他说确实是矛盾,可现在老爸太需要他了啊。
他在小酒馆里要了一瓶白酒,淡淡地说:“我先按大家的规划,然后再规划我自己吧。”
简单几句话,饱含了一个中年人,多少无奈和辛酸。
02
“我要呼吸!我要呼吸!这是什么杀人医疗方法!”
手术台上浑身插满管子的孩子不过十来岁,化疗带来的剧烈疼痛和呼吸道窒息的恐怖感使人发疯。
他哑着嗓子放声哭喊,双手慌乱在空中抓狂,试图拔下可怕的面罩,三五个医生一起上手才按下了他。
醒来的时候他胸口已经凿出一个洞,埋好了管子,医生正推着一揽子药水准备灌进去。“就像你感冒发烧挂的盐水一样的。”

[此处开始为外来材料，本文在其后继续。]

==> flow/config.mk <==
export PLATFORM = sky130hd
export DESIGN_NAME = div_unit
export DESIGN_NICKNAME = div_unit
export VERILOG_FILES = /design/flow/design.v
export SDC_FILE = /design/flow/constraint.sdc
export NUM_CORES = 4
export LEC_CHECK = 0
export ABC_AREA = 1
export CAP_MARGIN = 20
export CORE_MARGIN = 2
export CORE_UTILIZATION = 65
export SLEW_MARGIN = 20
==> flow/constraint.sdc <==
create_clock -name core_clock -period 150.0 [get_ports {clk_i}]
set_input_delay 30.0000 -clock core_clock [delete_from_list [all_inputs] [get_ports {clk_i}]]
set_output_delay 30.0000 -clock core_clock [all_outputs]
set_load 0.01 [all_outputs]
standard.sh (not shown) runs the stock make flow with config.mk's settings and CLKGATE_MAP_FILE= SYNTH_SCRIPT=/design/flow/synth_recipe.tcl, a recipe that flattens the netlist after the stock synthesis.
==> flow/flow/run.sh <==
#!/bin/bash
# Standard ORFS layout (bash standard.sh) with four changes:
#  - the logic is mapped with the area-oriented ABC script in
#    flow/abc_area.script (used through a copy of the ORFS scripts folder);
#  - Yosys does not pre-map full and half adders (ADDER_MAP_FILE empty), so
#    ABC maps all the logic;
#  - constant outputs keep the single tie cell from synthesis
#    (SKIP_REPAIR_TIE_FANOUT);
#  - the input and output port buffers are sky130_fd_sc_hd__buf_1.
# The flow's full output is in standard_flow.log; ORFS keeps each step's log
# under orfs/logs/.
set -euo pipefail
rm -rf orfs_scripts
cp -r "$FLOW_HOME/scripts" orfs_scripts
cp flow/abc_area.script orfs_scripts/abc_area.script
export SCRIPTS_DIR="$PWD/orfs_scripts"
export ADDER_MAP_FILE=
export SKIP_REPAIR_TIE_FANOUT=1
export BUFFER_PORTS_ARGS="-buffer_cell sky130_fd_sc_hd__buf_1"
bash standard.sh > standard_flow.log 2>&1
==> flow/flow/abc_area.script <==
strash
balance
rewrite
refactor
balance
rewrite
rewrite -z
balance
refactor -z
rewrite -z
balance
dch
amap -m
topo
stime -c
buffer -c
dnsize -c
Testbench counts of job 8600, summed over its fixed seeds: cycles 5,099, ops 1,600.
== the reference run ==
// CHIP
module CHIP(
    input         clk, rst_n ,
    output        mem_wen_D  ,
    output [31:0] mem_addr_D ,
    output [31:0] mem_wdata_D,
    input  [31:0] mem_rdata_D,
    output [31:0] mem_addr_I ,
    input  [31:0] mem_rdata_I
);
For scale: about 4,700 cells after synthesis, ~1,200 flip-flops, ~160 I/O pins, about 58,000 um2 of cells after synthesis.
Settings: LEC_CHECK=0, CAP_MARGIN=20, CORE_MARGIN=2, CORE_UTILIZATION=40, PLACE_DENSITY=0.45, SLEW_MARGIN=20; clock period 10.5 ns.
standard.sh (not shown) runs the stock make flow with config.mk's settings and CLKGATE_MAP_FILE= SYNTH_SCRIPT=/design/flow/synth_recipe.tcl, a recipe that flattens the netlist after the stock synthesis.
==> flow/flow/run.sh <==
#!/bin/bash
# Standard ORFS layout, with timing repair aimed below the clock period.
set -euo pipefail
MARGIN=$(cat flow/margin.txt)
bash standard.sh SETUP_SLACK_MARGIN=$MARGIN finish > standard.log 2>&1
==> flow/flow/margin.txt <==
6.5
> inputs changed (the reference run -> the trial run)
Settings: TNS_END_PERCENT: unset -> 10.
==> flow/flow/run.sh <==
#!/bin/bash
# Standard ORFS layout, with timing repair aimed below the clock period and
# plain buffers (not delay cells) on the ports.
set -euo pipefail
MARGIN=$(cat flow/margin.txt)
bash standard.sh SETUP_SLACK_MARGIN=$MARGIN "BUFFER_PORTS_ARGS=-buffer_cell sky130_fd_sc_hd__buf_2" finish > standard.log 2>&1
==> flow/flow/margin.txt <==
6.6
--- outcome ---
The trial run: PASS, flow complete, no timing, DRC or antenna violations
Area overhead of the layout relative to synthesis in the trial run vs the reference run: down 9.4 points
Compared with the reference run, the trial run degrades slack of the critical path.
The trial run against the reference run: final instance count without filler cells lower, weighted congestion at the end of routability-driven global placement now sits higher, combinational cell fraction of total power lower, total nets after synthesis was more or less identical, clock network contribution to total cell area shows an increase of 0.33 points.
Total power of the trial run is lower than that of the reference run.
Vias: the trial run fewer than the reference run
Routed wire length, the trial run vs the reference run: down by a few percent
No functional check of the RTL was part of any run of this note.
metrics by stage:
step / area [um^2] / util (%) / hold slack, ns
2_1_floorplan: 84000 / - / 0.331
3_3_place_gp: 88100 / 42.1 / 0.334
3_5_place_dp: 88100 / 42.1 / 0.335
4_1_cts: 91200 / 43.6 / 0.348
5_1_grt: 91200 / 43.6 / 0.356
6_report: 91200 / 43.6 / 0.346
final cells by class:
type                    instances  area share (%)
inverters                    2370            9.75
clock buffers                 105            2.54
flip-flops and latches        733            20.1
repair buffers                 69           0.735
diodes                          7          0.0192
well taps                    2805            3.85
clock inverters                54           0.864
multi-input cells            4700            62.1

看着手术后刚刚恢复一点元气的少年,医生实在不忍心告诉他,这些高浓度的化疗药水,会让人渐渐吃不下饭,恶心,呕吐,大把掉头发,慢慢变成一个丑八怪。
而两个月后等待他的是一场更触目惊心的手术:把腿锯开,拿出骨头,切除肿瘤,把没有癌细胞的骨头放回体内,看似天方夜谭,却是唯一保命的方法。
目送又一个手术后推进病房痛苦呻吟的病友,9岁的刘子涵眼皮都没有抬一下:谁出来都是这个样子,没有办法。
在充斥着消毒水气味的苍白医院走廊,生离死别看似与人间相隔,却反而更能看清人间。
无论生死悲欢,贫富贵贱,人生处处是绝境,但唯有凝视疼痛才更令我们清醒。